Gold and silver prices have been volatile recently, but ''for every one step back, there have been two steps forward,'' says Jonathon Marcus, chief metals trader at the Boston office of Deak-Perera. ''I am fairly bullish, especially on the white metals,'' he adds.
Mr. Marcus says that, had someone invested in August, he would be ''ahead almost $100 per ounce in gold and doubled his money in silver.'' He likes the white metals, such as silver, palladium, and platinum, because they are gaining in industrial and high-tech use, while at the same time becoming more scarce. ''Within six months we expect these precious metals to really move,'' he says.
The reason for price improvement is mainly interest rates, Marcus believes. ''People anticipate a decrease in interest rates, so we are seeing increased investment here because people are not getting those high yields they used to.'' The metals cycle lasts two to three years, he says, and the price swing is now on its way up.
But prices have moved up irregularly, he explains, ''because of stock market trading and volatility in the oil market.'' Mr. Marcus cited the recent low for gold at around $390 an ounce, and the recent high at $445. This roller-coaster performance is his reason for pushing this point: ''Allow a three-year investment period for metals.''
Mr. McCracken, at the Bank of America, describes metals as ''an efficient-market operation.'' He calls metals the most liquid of all the tangibles. He suggests ''dollar averaging in'' - which means investing the same amount of money periodically over a set amount of time. ''This way you can protect yourself from volatility,'' he says.
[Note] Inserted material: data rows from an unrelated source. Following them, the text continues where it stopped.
[src/assert_macros.svh]
// Assertion macros, included by the top-level RTL file.
`ifndef ASSERT_MACROS_SVH
`define ASSERT_MACROS_SVH
`ifndef SYNTH
// Implication checked at every rising edge, disabled while reset is asserted.
`define ASSERT_CLK(label, clk, rst_n, prop, msg) \
    label: assert property (@(posedge clk) disable iff (!rst_n) prop) else $error(msg);
// Condition that must never be true while out of reset.
`define ASSERT_NEVER(label, clk, rst_n, cond, msg) \
    label: assert property (@(posedge clk) disable iff (!rst_n) !(cond)) else $error(msg);
`else
`define ASSERT_CLK(label, clk, rst_n, prop, msg)
`define ASSERT_NEVER(label, clk, rst_n, cond, msg)
`endif
`endif

[src/lcs_pkg.sv]
// Types and constants of the linear contrast stretch.
package lcs_pkg;

    localparam int PIXEL_BITS = 8;
    localparam logic [PIXEL_BITS-1:0] MAXV = {PIXEL_BITS{1'b1}};

    localparam logic CMD_MEASURE = 1'b0;
    localparam logic CMD_MAP     = 1'b1;

    typedef struct packed {
        logic                  cmd;
        logic [PIXEL_BITS-1:0] pixel;
        logic                  last;
    } t_in_item;

    typedef struct packed {
        logic [PIXEL_BITS-1:0] level;
        logic                  clipped;
    } t_out_item;

    // Measured range, seen by the top level for checking.
    typedef struct packed {
        logic [PIXEL_BITS-1:0] low;
        logic [PIXEL_BITS-1:0] high;
        logic                  restart;
    } t_range;

    // One slot of the divider chain.
    typedef struct packed {
        logic                  valid;
        logic                  force_out;  // level does not come from the quotient
        logic                  force_max;  // forced level is MAXV, else 0
        logic                  clip;
        logic [PIXEL_BITS-1:0] rem;        // partial remainder, below den unless the level is forced
        logic [PIXEL_BITS-1:0] den;
        logic [PIXEL_BITS-1:0] bits;       // numerator low bits in, quotient bits out
    } t_stage;

endpackage

[src/lcs_front.sv]
// Min/max tracker and head cell that seeds the divider chain.
module lcs_front (
    input  logic              i_clk,
    input  logic              i_rst_n,
    input  logic              i_accept,
    input  logic              i_advance,
    input  lcs_pkg::t_in_item i_item,
    output lcs_pkg::t_range   o_range,
    output lcs_pkg::t_stage   o_stage
);
    import lcs_pkg::*;

    logic [PIXEL_BITS-1:0]   r_low, n_low;
    logic [PIXEL_BITS-1:0]   r_high, n_high;
    logic                    r_restart, n_restart;
    t_stage                  r_stage, n_stage;
    logic                    above, below, spread;
    logic [PIXEL_BITS-1:0]   delta;
    logic [2*PIXEL_BITS-1:0] num;

    always_comb begin
        n_low     = r_low;
        n_high    = r_high;
        n_restart = r_restart;
        if (i_accept && i_item.cmd == CMD_MEASURE) begin
            if (r_restart) begin
                n_low     = i_item.pixel;
                n_high    = i_item.pixel;
                n_restart = 1'b0;
            end else begin
                if (i_item.pixel < r_low) begin
                    n_low = i_item.pixel;
                end
                if (i_item.pixel > r_high) begin
                    n_high = i_item.pixel;
                end
            end
            if (i_item.last) begin
                n_restart = 1'b1;
            end
        end
    end

    // num = MAXV * (p - low) = (d << N) - d
    always_comb begin
        above  = i_item.pixel > r_high;
        below  = i_item.pixel < r_low;
        spread = r_high > r_low;
        delta  = i_item.pixel - r_low;
        num    = {delta, {PIXEL_BITS{1'b0}}} - {{PIXEL_BITS{1'b0}}, delta};

        n_stage.valid     = i_accept && i_item.cmd == CMD_MAP;
        n_stage.force_out = !spread || above || below;
        n_stage.force_max = spread && above;
        n_stage.clip      = above || below;
        n_stage.rem       = num[2*PIXEL_BITS-1:PIXEL_BITS];
        n_stage.den       = r_high - r_low;
        n_stage.bits      = num[PIXEL_BITS-1:0];
    end

    always_ff @(posedge i_clk) begin
        if (!i_rst_n) begin
            r_low     <= MAXV;
            r_high    <= '0;
            r_restart <= 1'b1;
        end else begin
            r_low     <= n_low;
            r_high    <= n_high;
            r_restart <= n_restart;
        end
    end

    always_ff @(posedge i_clk) begin
        if (!i_rst_n) begin
            r_stage.valid <= 1'b0;
        end else if (i_advance) begin
            r_stage.valid <= n_stage.valid;
        end
    end

    always_ff @(posedge i_clk) begin
        if (i_advance) begin
            r_stage.force_out <= n_stage.force_out;
            r_stage.force_max <= n_stage.force_max;
            r_stage.clip      <= n_stage.clip;
            r_stage.rem       <= n_stage.rem;
            r_stage.den       <= n_stage.den;
            r_stage.bits      <= n_stage.bits;
        end
    end

    assign o_range = '{low: r_low, high: r_high, restart: r_restart};
    assign o_stage = r_stage;

endmodule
Coins are also experiencing an upturn. ''We think this is the beginning of a new coin cycle - which roughly lasts from two to four years, until prices reach unnatural highs,'' says Paul Taglioni, director of acquisitions for the New England Rare Coin Galleries Inc. Usually it's high inflation that pushes people into this kind of investment, but with such low inflation these days, Mr. Taglioni says, the market upswing is being ''internally generated.'' He adds, however, that ''only when the general public gets back into coins - which hasn't happened yet - will we see a boom market.''
It's the same story for stamps, says Bruce Stone, president of Stamp Portfolios Inc., in Stamford, Conn. ''Prices have bottomed out and they are on the way back up,'' he is convinced. Mr. Stone says the better-quality 19th- and 20th-century United States stamps are up 8 to 15 percent since the beginning of the year. He calls stamps one of the most steady investments, because the collector base is not crawling with speculators. Over the last 10 years, he says , the average annual capital appreciation on stamps has been around 23 percent.
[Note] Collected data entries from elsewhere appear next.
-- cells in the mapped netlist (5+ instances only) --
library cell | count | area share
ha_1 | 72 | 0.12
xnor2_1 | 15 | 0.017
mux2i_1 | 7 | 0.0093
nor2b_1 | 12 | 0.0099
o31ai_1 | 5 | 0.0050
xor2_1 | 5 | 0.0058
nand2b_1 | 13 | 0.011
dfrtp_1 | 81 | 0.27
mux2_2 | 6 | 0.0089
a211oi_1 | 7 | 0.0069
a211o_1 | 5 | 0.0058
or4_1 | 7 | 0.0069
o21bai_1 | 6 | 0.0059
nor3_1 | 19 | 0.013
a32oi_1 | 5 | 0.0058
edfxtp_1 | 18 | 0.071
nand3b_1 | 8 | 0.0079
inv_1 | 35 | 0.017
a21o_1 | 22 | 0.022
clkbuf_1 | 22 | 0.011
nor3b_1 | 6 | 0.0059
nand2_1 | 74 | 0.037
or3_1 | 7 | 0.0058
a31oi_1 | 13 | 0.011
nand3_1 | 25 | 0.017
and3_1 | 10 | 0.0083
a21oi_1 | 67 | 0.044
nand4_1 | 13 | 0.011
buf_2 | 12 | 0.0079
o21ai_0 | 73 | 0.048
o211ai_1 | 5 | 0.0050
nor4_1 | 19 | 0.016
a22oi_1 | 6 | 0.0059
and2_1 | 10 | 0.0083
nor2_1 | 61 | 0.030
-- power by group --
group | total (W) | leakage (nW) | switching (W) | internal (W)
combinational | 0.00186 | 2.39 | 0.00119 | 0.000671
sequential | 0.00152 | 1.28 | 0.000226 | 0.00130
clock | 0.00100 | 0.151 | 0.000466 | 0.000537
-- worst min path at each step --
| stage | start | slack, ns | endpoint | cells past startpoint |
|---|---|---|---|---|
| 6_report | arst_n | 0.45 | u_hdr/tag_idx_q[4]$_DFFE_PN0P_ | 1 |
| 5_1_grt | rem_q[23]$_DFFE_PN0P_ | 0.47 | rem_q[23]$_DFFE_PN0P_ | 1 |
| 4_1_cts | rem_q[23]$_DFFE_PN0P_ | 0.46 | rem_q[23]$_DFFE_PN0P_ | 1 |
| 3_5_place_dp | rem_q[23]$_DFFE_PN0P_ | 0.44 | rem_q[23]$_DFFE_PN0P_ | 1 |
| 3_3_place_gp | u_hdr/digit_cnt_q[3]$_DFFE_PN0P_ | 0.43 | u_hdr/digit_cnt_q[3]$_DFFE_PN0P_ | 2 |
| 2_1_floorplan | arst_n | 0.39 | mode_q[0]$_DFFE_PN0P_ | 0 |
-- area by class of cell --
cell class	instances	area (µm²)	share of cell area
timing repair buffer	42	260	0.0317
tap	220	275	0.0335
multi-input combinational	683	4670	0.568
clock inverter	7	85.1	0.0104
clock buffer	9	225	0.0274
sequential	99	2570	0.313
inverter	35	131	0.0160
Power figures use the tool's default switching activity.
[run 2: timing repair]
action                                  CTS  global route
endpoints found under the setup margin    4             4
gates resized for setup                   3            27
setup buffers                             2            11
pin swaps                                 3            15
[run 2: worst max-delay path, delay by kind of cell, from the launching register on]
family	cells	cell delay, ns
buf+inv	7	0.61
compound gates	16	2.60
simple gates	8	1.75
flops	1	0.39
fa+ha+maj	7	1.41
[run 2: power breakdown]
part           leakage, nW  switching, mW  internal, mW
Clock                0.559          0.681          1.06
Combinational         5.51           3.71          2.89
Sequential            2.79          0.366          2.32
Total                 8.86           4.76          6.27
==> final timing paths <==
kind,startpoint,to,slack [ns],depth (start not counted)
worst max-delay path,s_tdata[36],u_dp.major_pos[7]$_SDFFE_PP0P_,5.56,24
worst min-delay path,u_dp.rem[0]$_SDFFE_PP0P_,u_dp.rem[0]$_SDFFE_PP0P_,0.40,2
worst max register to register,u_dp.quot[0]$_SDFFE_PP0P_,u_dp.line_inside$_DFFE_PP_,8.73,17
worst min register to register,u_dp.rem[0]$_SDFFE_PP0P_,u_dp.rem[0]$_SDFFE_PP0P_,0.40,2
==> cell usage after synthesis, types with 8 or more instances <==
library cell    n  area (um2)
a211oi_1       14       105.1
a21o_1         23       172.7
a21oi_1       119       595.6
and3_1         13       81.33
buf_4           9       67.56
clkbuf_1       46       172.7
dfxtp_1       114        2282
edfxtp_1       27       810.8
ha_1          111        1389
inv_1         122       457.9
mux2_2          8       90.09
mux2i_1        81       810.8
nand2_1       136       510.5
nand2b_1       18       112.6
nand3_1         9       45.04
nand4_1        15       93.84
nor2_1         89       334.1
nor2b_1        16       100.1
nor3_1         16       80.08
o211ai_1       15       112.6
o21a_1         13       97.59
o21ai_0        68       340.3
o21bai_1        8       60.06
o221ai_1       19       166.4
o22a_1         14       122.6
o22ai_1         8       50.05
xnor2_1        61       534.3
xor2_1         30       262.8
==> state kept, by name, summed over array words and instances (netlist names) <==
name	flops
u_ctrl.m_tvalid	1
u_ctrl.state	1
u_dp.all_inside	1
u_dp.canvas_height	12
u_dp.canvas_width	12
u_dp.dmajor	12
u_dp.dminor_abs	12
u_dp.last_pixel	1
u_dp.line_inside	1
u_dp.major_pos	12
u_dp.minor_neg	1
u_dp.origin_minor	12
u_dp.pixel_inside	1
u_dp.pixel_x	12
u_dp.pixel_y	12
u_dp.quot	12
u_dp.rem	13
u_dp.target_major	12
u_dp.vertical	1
Last summer was the bottom for antique dealers, says Sotheby's Mr. Hildesley. ''Prices for the best things will continue to go up, prices of middle-quality items will remain steady. I am pretty convinced the market has turned around.'' People can get involved at any level, he says, ''and depending on what fields you pick, your enthusiasm and love, it's possible to still collect good items in an affordable economic range.''
No matter what kind of collecting piques your fancy, there are some basic rules to investing in collectibles that can't be overlooked. When it comes to stamps, gems, diamonds, etc., make sure you have a certificate from a reputable grading institution that describes grade and authenticity. Don't accept guarantees of a future return on your item. Learn about your item before you invest in it. You can read up on items by subscribing to magazines for that field, studying material from the major dealer associations, and reading books. Visit trade shows and just watch during your first few visits to an auction.